Wednesday, August 19, 2015

Primate Noses, Genomic Classification, and Entropy-Driven Crystals

Today I Learned:
1) Order primate is commonly divided into “wet-nosed” primates and “dry-nosed” primates. Seriously?

2) A really strange way of classifying species by genomic structure, which seems to work better than it sounds like it should. Here’s what you do:

a) Start with a square labeled A, T, C, and G at the corners, and put a point at the center.
b) Start with the first nucleotide of some species’ genome. Move the point halfway from its current position to the corner of the square labeled with the first nucleotide. Repeat this for every nucleotide, giving you a heckabuncha points scattered on the square. This is called a “Chaos Game Representation” (CGR).
c) Use a measure of image dissimilarity (for instance, structural dissimilarity index, or DSSIM) to produce a matrix of distances between CGR representations of genomes (that is, a big matrix where the number on the i-th row and the j-th column is the distance between the i-th and j-th genome.
d) Plot the genomes using the dissimilarity matrix to determine how far apart each pair of dots are. Multi-dimensional scaling (MDS) is a good tool to do this.

If you do this on the mitochondrial genomes of creatures from a huge array of eukaryotes, it very nicely recapitulates much of known taxonomy. In fact, it is *better* than euclidean or manhattan distances at successfully classifying snippets of genomes into the correct species. This is quite surprising to me. More information at http://ift.tt/1UU4jsg (free article).

3) Entropy alone can drive crystallization! Imagine this experiment — you take a bunch of identical rigid polyhedra, say tetrahedrons (d4’s). Put them in a box. Shake the box. Continuing to shake the box, start adding more of your shape in until you are filling slightly more than 50% of the box (by total volume). Do you see it? Are your shapes making a crystal? Because that’s what happens, at least for a lot of shapes.
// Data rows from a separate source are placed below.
### config.mk
export PLATFORM = sky130hd
export DESIGN_NAME = tcr_timer_unit
export DESIGN_NICKNAME = d
export VERILOG_FILES = /design/src/rtl/tcr_pkg.sv /design/src/rtl/tcr_cmp_chan.sv /design/src/rtl/tcr_timer_unit.sv
export SDC_FILE = /design/constraint.sdc
export NUM_CORES = 1
export LEC_CHECK = 0
export BUFFER_PORTS_ARGS = -buffer_cell sky130_fd_sc_hd__buf_4
export CORE_MARGIN = 8
export CORE_UTILIZATION = 45
export DETAILED_ROUTE_END_ITERATION = 8
export PLACE_DENSITY_LB_ADDON = 0.25
export SLEW_MARGIN = 20
export SYNTH_ARGS = -nofsm -noshare
export SYNTH_HDL_FRONTEND = slang
export SYNTH_SLANG_ARGS = --single-unit
### constraint.sdc
create_clock -name CLK -period 1.87 [get_ports CLK]
set_input_delay 0.0935 -clock CLK [delete_from_list [all_inputs] [get_ports CLK]]
set_output_delay 0.0935 -clock CLK [all_outputs]
set_load 0.01 [all_outputs]
### src/rtl/tcr_pkg.sv
// Purpose: shared constants of the timer compare and periodic unit
// Assumes: one 32-bit word per register, data in byte lane 0
// Notes:   compare pair k sits at OFF_CMP_BASE + k*CMP_STRIDE (upper byte)
`default_nettype none
package tcr_pkg;
  // register byte offsets
  localparam logic [7:0] OFF_FORCE    = 8'h00;
  localparam logic [7:0] OFF_MASK1P   = 8'h04;
  localparam logic [7:0] OFF_DATA1P   = 8'h08;
  localparam logic [7:0] OFF_CNT_HI   = 8'h0C;
  localparam logic [7:0] OFF_CNT_LO   = 8'h10;
  localparam logic [7:0] OFF_PINCTL   = 8'h14;
  localparam logic [7:0] OFF_CHMASK   = 8'h18;
  localparam logic [7:0] OFF_CHFLAG   = 8'h1C;
  localparam logic [7:0] OFF_MASK2    = 8'h20;
  localparam logic [7:0] OFF_FLAG2    = 8'h24;
  localparam logic [7:0] OFF_ACCCTL   = 8'h28;
  localparam logic [7:0] OFF_CMP_BASE = 8'h2C;
  localparam logic [7:0] CMP_STRIDE   = 8'h08;
  localparam logic [7:0] CMP_LO_STEP  = 8'h04;
  // implemented bit masks (others read zero)
  localparam logic [7:0] MASK_HI5     = 8'hF8;
  localparam logic [7:0] MASK_HI4     = 8'hF0;
  localparam logic [7:0] MASK_MASK2   = 8'hF3;
  localparam logic [7:0] MASK_ACCCTL  = 8'h07;
  // field positions
  localparam int         BIT_WRAP     = 7;
  localparam int         BIT_PERIODIC = 6;
  localparam int         BIT_SHARED   = 3;
  localparam int         BIT_SELECT   = 2;
  localparam int         NUM_CMP      = 5;
  // reset values
  localparam logic [15:0] CMP_RESET   = 16'hFFFF;
  localparam logic [15:0] CNT_RESET   = 16'h0000;
  localparam logic [15:0] CNT_TOP     = 16'hFFFF;
  localparam logic [7:0]  REG_RESET   = 8'h00;
  // timing counts in clock cycles
  localparam logic [6:0]  PR_WINDOW_CYCLES = 7'h40;
  localparam int          RTI_BASE_LOG2    = 13;
  // prescale masks for codes 00..11 : divide by 1, 4, 8, 16
  localparam logic [3:0]  PRE_DIV1  = 4'h0;
  localparam logic [3:0]  PRE_DIV4  = 4'h3;
  localparam logic [3:0]  PRE_DIV8  = 4'h7;
  localparam logic [3:0]  PRE_DIV16 = 4'hF;
endpackage
`default_nettype wire

### src/rtl/tcr_cmp_chan.sv
// Purpose: one 16-bit compare register with its comparator
// Assumes: write strobes are one-cycle pulses at the bus completion edge
// Notes:   match is a one-cycle pulse, one cycle after the count step
`timescale 1ns/100ps
`default_nettype none
module tcr_cmp_chan (
  input  wire logic        clk,
  input  wire logic        rstn,
  input  wire logic        wr_hi,
  input  wire logic        wr_lo,
  input  wire logic [7:0]  wdata,
  input  wire logic [15:0] count,
  input  wire logic        cnt_step,
  output var  logic [15:0] cmp_val,
  output var  logic        match
);
  // all state of the channel
  typedef struct packed {
    logic [15:0] cmp;    // compare value
    logic        inhib;  // upper-byte write blanking
    logic        match;  // match pulse
  } tcr_chan_t;
  tcr_chan_t s_reg;
  tcr_chan_t s_next;

  // next state: byte writes, blanking and equality test
  always_comb begin
    s_next = s_reg;
    if (wr_hi) begin
      s_next.cmp[15:8] = wdata;
    end
    if (wr_lo) begin
      s_next.cmp[7:0] = wdata;
    end
    s_next.inhib = wr_hi;
    s_next.match = cnt_step && !wr_hi && !s_reg.inhib
                   && (count == s_reg.cmp);
  end

  // register the state; compare value starts at all ones
  always_ff @(posedge clk) begin
    if (!rstn) begin
      s_reg.cmp   <= tcr_pkg::CMP_RESET;
      s_reg.inhib <= 1'b0;
      s_reg.match <= 1'b0;
    end else begin
      s_reg <= s_next;
    end
  end

  assign cmp_val = s_reg.cmp;
  assign match   = s_reg.match;

  chk_inhibit_after_write: assert property (
    @(posedge clk) disable iff (!rstn)
    wr_hi |=> !match ##1 !match) else $error("match during blanking");
endmodule // tcr_cmp_chan
`default_nettype wire

### src/rtl/tcr_timer_unit.sv
// Purpose: compare pin actions, coherent count read, prescaler, flags,
//          masks and the periodic interrupt of the timer unit
// Assumes: Avalon-MM slave, one aligned word per 8-bit register
// Notes:   one access completes two edges after it is raised
`timescale 1ns/100ps
`default_nettype none
module tcr_timer_unit #(
  parameter int RTI_LOG2 = tcr_pkg::RTI_BASE_LOG2  // shorten for simulation
) (
  input  wire logic        CLK,
  input  wire logic        RESETN,
  input  wire logic [7:0]  AVS_ADDRESS,
  input  wire logic        AVS_READ,
  input  wire logic        AVS_WRITE,
  input  wire logic [31:0] AVS_WRITEDATA,
  input  wire logic [3:0]  AVS_BYTEENABLE,
  output var  logic [31:0] AVS_READDATA,
  output var  logic        AVS_WAITREQUEST,
  input  wire logic [3:0]  CAP_IN,
  output var  logic [4:0]  PA_OUT,
  output var  logic [4:0]  PA_DRIVE,
  output var  logic        TIMER_IRQ
);
  // all state of the unit
  typedef struct packed {
    logic [15:0] count;      // free_running_counter
    logic        step;       // count changed on the last edge
    logic [3:0]  presc;      // prescale divider
    logic [15:0] rti;        // periodic divider
    logic [7:0]  lo_buf;     // latched lower count byte
    logic        buf_ok;     // lo_buf valid for the next access
    logic [4:0]  force_pend; // forced actions waiting for a step
    logic [7:0]  mask1p;     // multi_pin_mask_reg
    logic [7:0]  data1p;     // multi_pin_data_reg
    logic [7:0]  pinctl;     // pin_action_control_reg
    logic [7:0]  chmask;     // channel_mask_reg
    logic [7:0]  chflag;     // channel_flag_reg
    logic [7:0]  mask2;      // second_mask_reg
    logic [7:0]  flag2;      // second_flag_reg
    logic [7:0]  accctl;     // shared select and periodic rate
    logic        pr_lock;    // prescale already written
    logic [6:0]  win;        // cycles since reset, saturating
    logic [3:0]  cs1;        // capture sync stage one
    logic [3:0]  cs2;        // capture sync stage two
    logic [3:0]  cs3;        // capture sync stage three
    logic [3:0]  cap_q;      // agreed capture level
    logic [4:0]  pa;         // pins 7..3
    logic [4:0]  drive;      // pins 7..3 owned by the timer
    logic        irq;        // interrupt request
    logic        wait_n;     // low while answering
    logic [31:0] rdata;      // read answer
  } tcr_state_t;
  tcr_state_t s_reg;
  tcr_state_t s_next;

  // compare channel wires
  logic [15:0] cmp_val [tcr_pkg::NUM_CMP];
  logic [4:0]  cmp_match;        // index 0 = channel one
  logic [4:0]  cmp_wr_hi;
  logic [4:0]  cmp_wr_lo;
  logic        acc;              // access completes on this edge
  logic        wr_ok;            // completing write to lane 0
  logic [7:0]  wd;               // write byte
  logic [7:0]  rd_byte;          // read value of the addressed register

  // address of a compare pair byte; used for decode and for read mux
  function automatic logic [7:0] cmp_addr(input int ch, input logic hi);
    logic [7:0] a;
    a = tcr_pkg::OFF_CMP_BASE + 8'(ch) * tcr_pkg::CMP_STRIDE;
    return hi ? a : a + tcr_pkg::CMP_LO_STEP;
  endfunction

  // low-bit mask of a periodic interval 2^(RTI_LOG2+rate)
  function automatic logic [15:0] rti_mask(input logic [1:0] rate);
    logic [15:0] m;
    m = '0;
    for (int i = 0; i < 16; i++) begin
      if (i < RTI_LOG2 + int'(rate)) m[i] = 1'b1;
    end
    return m;
  endfunction

  // an access completes when the request meets a low waitrequest
  assign acc   = (AVS_READ || AVS_WRITE) && !s_reg.wait_n;
  assign wr_ok = acc && AVS_WRITE && AVS_BYTEENABLE[0];
  assign wd    = AVS_WRITEDATA[7:0];

  // five compare channels
  genvar g;
  generate
    for (g = 0; g < tcr_pkg::NUM_CMP; g++) begin : g_cmp
      assign cmp_wr_hi[g] = wr_ok && (AVS_ADDRESS == cmp_addr(g, 1'b1));
      assign cmp_wr_lo[g] = wr_ok && (AVS_ADDRESS == cmp_addr(g, 1'b0));
      tcr_cmp_chan u_chan (
        .clk      (CLK),
        .rstn     (RESETN),
        .wr_hi    (cmp_wr_hi[g]),
        .wr_lo    (cmp_wr_lo[g]),
        .wdata    (wd),
        .count    (s_reg.count),
        .cnt_step (s_reg.step),
        .cmp_val  (cmp_val[g]),
        .match    (cmp_match[g])
      );
    end
  endgenerate

  // read multiplexer; unmapped addresses read zero
  always_comb begin
    rd_byte = 8'h00;
    case (AVS_ADDRESS)
      tcr_pkg::OFF_FORCE:  rd_byte = 8'h00;
      tcr_pkg::OFF_MASK1P: rd_byte = s_reg.mask1p & tcr_pkg::MASK_HI5;
      tcr_pkg::OFF_DATA1P: rd_byte = s_reg.data1p & tcr_pkg::MASK_HI5;
      tcr_pkg::OFF_CNT_HI: rd_byte = s_reg.count[15:8];
      tcr_pkg::OFF_CNT_LO: rd_byte = s_reg.buf_ok ? s_reg.lo_buf
                                                  : s_reg.count[7:0];
      tcr_pkg::OFF_PINCTL: rd_byte = s_reg.pinctl;
      tcr_pkg::OFF_CHMASK: rd_byte = s_reg.chmask;
      tcr_pkg::OFF_CHFLAG: rd_byte = s_reg.chflag;
      tcr_pkg::OFF_MASK2:  rd_byte = s_reg.mask2 & tcr_pkg::MASK_MASK2;
      tcr_pkg::OFF_FLAG2:  rd_byte = s_reg.flag2 & tcr_pkg::MASK_HI4;
      tcr_pkg::OFF_ACCCTL: rd_byte = s_reg.accctl & tcr_pkg::MASK_ACCCTL;
      default: begin
        for (int k = 0; k < tcr_pkg::NUM_CMP; k++) begin
          if (AVS_ADDRESS == cmp_addr(k, 1'b1)) rd_byte = cmp_val[k][15:8];
          if (AVS_ADDRESS == cmp_addr(k, 1'b0)) rd_byte = cmp_val[k][7:0];
        end
      end
    endcase
  end

  // next-state logic of the whole unit
  always_comb begin
    logic [3:0]  div_mask;   // prescale mask from the select code
    logic        tick;       // counter advances on this edge
    logic        sel_cap;    // shared channel serves capture four
    logic [4:0]  act;        // channels acting on pins this step
    logic [3:0]  cap_edge;   // agreed rising capture edges
    logic [7:0]  ch_set;     // hardware sets of channel flags
    logic [7:0]  f2_set;     // hardware sets of second flags
    logic [7:0]  ch_clr;     // written ones, channel flags
    logic [7:0]  f2_clr;     // written ones, second flags
    logic [1:0]  mode;       // pin action pair
    div_mask = tcr_pkg::PRE_DIV1;
    tick     = 1'b0;
    sel_cap  = 1'b0;
    act      = '0;
    cap_edge = '0;
    ch_set   = '0;
    f2_set   = '0;
    ch_clr   = '0;
    f2_clr   = '0;
    mode     = 2'b00;
    s_next   = s_reg;

    case (s_reg.mask2[1:0])
      2'b00:   div_mask = tcr_pkg::PRE_DIV1;
      2'b01:   div_mask = tcr_pkg::PRE_DIV4;
      2'b10:   div_mask = tcr_pkg::PRE_DIV8;
      default: div_mask = tcr_pkg::PRE_DIV16;
    endcase
    tick          = ((s_reg.presc & div_mask) == div_mask);
    s_next.presc  = tick ? 4'h0 : s_reg.presc + 4'h1;
    s_next.count  = tick ? s_reg.count + 16'h0001 : s_reg.count;
    s_next.step   = tick;
    sel_cap       = s_reg.accctl[tcr_pkg::BIT_SELECT];

    f2_set[tcr_pkg::BIT_WRAP] = tick && (s_reg.count == tcr_pkg::CNT_TOP);

    s_next.rti = s_reg.rti + 16'h0001;
    f2_set[tcr_pkg::BIT_PERIODIC] =
      ((s_reg.rti & rti_mask(s_reg.accctl[1:0])) ==
       rti_mask(s_reg.accctl[1:0]));

    // capture pins: a change counts once stages two and three agree
    s_next.cs1 = CAP_IN;
    s_next.cs2 = s_reg.cs1;
    s_next.cs3 = s_reg.cs2;
    for (int i = 0; i < 4; i++) begin
      if (s_reg.cs2[i] == s_reg.cs3[i]) begin
        s_next.cap_q[i] = s_reg.cs3[i];
        cap_edge[i]     = s_reg.cs3[i] && !s_reg.cap_q[i];
      end
    end

    // flag sources; compare one and capture one sit highest
    for (int k = 0; k < 4; k++) ch_set[7-k] = cmp_match[k];
    ch_set[tcr_pkg::BIT_SHARED] = sel_cap ? cap_edge[3] : cmp_match[4];
    for (int k = 0; k < 3; k++) ch_set[2-k] = cap_edge[k];

    // act on match or pending force; gate channel five
    act = cmp_match | (tick ? s_reg.force_pend : 5'h00);
    if (sel_cap) act[4] = 1'b0;
    // pending force lasts until the step
    if (tick) s_next.force_pend = '0;

    // channels two to five drive pins 6..3
    for (int c = 1; c < tcr_pkg::NUM_CMP; c++) begin
      mode = s_reg.pinctl[2*(4-c) +: 2];
      if (act[c]) begin
        case (mode)
          2'b01:   s_next.pa[4-c] = !s_next.pa[4-c];
          2'b10:   s_next.pa[4-c] = 1'b0;
          2'b11:   s_next.pa[4-c] = 1'b1;
          default: s_next.pa[4-c] = s_next.pa[4-c];
        endcase
      end
      s_next.drive[4-c] = (mode != 2'b00) && !(c == 4 && sel_cap);
    end
    s_next.drive[4] = 1'b0;
    // channel one last, so its data wins a tie
    for (int p = 0; p < 5; p++) begin
      if (act[0] && s_reg.mask1p[p+3]) s_next.pa[p] = s_reg.data1p[p+3];
      if (s_reg.mask1p[p+3]) s_next.drive[p] = 1'b1;
    end

    // prescale window counter saturates at the limit
    if (s_reg.win != tcr_pkg::PR_WINDOW_CYCLES) begin
      s_next.win = s_reg.win + 7'h01;
    end

    // bus answer: first edge builds the answer, second completes
    s_next.wait_n = 1'b1;
    if ((AVS_READ || AVS_WRITE) && s_reg.wait_n) begin
      s_next.wait_n = 1'b0;
      s_next.rdata  = {24'h000000, rd_byte};
      // latch lower byte from the snapshot that gave the upper byte
      // so a count step before completion cannot tear the pair
      if (AVS_READ && (AVS_ADDRESS == tcr_pkg::OFF_CNT_HI)) begin
        s_next.lo_buf = s_reg.count[7:0];
      end
    end
    if (acc) begin
      // latch serves only the very next access
      s_next.buf_ok = AVS_READ && (AVS_ADDRESS == tcr_pkg::OFF_CNT_HI);
    end
    if (wr_ok) begin
      case (AVS_ADDRESS)
        // force bit 7 is channel one, bit 3 channel five
        tcr_pkg::OFF_FORCE: begin
          for (int k = 0; k < 5; k++) if (wd[7-k]) s_next.force_pend[k] = 1'b1;
        end
        tcr_pkg::OFF_MASK1P: s_next.mask1p = wd & tcr_pkg::MASK_HI5;
        tcr_pkg::OFF_DATA1P: s_next.data1p = wd & tcr_pkg::MASK_HI5;
        tcr_pkg::OFF_PINCTL: s_next.pinctl = wd;
        tcr_pkg::OFF_CHMASK: s_next.chmask = wd;
        tcr_pkg::OFF_CHFLAG: ch_clr = wd;
        tcr_pkg::OFF_FLAG2:  f2_clr = wd & tcr_pkg::MASK_HI4;
        tcr_pkg::OFF_ACCCTL: s_next.accctl = wd & tcr_pkg::MASK_ACCCTL;
        tcr_pkg::OFF_MASK2: begin
          s_next.mask2[7:4] = wd[7:4];
          if (!s_reg.pr_lock && s_reg.win != tcr_pkg::PR_WINDOW_CYCLES) begin
            s_next.mask2[1:0] = wd[1:0];
            s_next.pr_lock    = 1'b1;
          end
        end
        default: s_next.pr_lock = s_reg.pr_lock;
      endcase
    end

    s_next.chflag = (s_reg.chflag & ~ch_clr) | ch_set;
    s_next.flag2  = ((s_reg.flag2 & ~f2_clr) | f2_set) & tcr_pkg::MASK_HI4;

    s_next.irq = |(s_next.chmask & s_next.chflag) ||
                 |(s_next.mask2[7:4] & s_next.flag2[7:4]);
  end

  // state register
  always_ff @(posedge CLK) begin
    if (!RESETN) begin
      s_reg        <= '0;
      s_reg.count  <= tcr_pkg::CNT_RESET;
      s_reg.mask1p <= tcr_pkg::REG_RESET;
      s_reg.wait_n <= 1'b1;
    end else begin
      s_reg <= s_next;
    end
  end

  assign AVS_READDATA    = s_reg.rdata;
  assign AVS_WAITREQUEST = s_reg.wait_n;
  assign PA_OUT          = s_reg.pa;
  assign PA_DRIVE        = s_reg.drive;
  assign TIMER_IRQ       = s_reg.irq;

  // checks
  chk_force_read_zero: assert property (@(posedge CLK) disable iff (!RESETN)
    (AVS_READ && !AVS_WAITREQUEST && AVS_ADDRESS == tcr_pkg::OFF_FORCE)
    |-> AVS_READDATA == 32'h0) else $error("force reads nonzero");
  chk_reserved_bits: assert property (@(posedge CLK) disable iff (!RESETN)
    (AVS_READ && !AVS_WAITREQUEST && AVS_ADDRESS == tcr_pkg::OFF_FLAG2)
    |-> AVS_READDATA[3:0] == 4'h0) else $error("reserved bits set");
  chk_wrap_sets_flag: assert property (@(posedge CLK) disable iff (!RESETN)
    (s_reg.step && s_reg.count == 16'h0000) |-> s_reg.flag2[7])
    else $error("wrap flag missing");
  chk_set_beats_clear: assert property (@(posedge CLK) disable iff (!RESETN)
    (cmp_match[0]) |=> s_reg.chflag[7]) else $error("match flag lost");
  chk_irq_follows: assert property (@(posedge CLK) disable iff (!RESETN)
    (|(s_reg.chmask & s_reg.chflag)) |-> TIMER_IRQ)
    else $error("irq not raised");
  chk_prescale_locked: assert property (@(posedge CLK) disable iff (!RESETN)
    s_reg.pr_lock |=> $stable(s_reg.mask2[1:0]))
    else $error("prescale changed after lock");
  chk_ch1_pin_data: assert property (@(posedge CLK) disable iff (!RESETN)
    cmp_match[0] |=> ((PA_OUT ^ $past(s_reg.data1p[7:3])) &
                      $past(s_reg.mask1p[7:3])) == 5'h00)
    else $error("pin data not copied");
  chk_force_once: assert property (
    @(posedge CLK) disable iff (!RESETN)
    (s_reg.force_pend != 5'h00 && s_next.step && !wr_ok)
    |=> s_reg.force_pend == 5'h00) else $error("force left pending");
  chk_rti_rose: assert property (
    @(posedge CLK) disable iff (!RESETN) $rose(s_reg.flag2[6]) |->
    ($past(s_reg.rti) & $past(rti_mask(s_reg.accctl[1:0]))) ==
    $past(rti_mask(s_reg.accctl[1:0]))) else $error("periodic flag early");
endmodule // tcr_timer_unit
`default_nettype wire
The key awesome thing about this is that you can get crystal structures even from bodies that have no interactions other than bouncing off of each other like billiard balls. There’s no electrostatic charges, no binding, no latching into place — just jiggling of solid polyhedra, which are driven *by entropy* to form ordered, structured, repeating (or non-repeating, depending on the shape) crystals. This is very much the opposite of how I usually think of entropy working — usually you think of high entropy as being more *disordered*, but in some cases, it’s more entropically favorable to have ordered structures that give the individual components more room to wiggle (thus increasing the total number of states they can occupy).

For more information, see http://ift.tt/1NwaKiQ. I think the “The Polyhedral Zoo” is probably a good one, but you’ll need Science access to read it (which I don’t currently have, thus the “I think”).

Tuesday, August 18, 2015

Photonic Crystals, DNA Walkers, and Teeming Hordes

Today I Learned:
1) How a photonic crystal works, at least in the barest sense. A photonic crystal is a form of photonic resonator, which is a thing-that-keeps-light-trapped-in-it. Specifically, a photonic crystal is a very thin sheet of glass or some other material with very carefully-spaced holes in it. The sheet is made of a material and thickness that keep the light bouncing around inside it in the z-axis, exactly the same way a fiber optic cable keeps light bouncing around inside itself. The holes act to reflect light of a specific wavelength in a similar way, keeping it contained in the center of the pattern. For information on how to use DNA origami to *very* specifically place fluorophores inside photonic crystals, see http://ift.tt/1D9vchU.

2) One of the major problems with current DNA walkers is that they tend to fall off of their surfaces. (DNA walkers are little robots made of DNA that can “walk” along a track of pre-arranged DNA strands, much the same way myosin can walk down actin filaments). Another is that it’s hard to make the tracks all come out on the same side of whatever surface they’re on, so a few percent of the time a walker will just run into a gap where there’s supposed to be a thing to grab.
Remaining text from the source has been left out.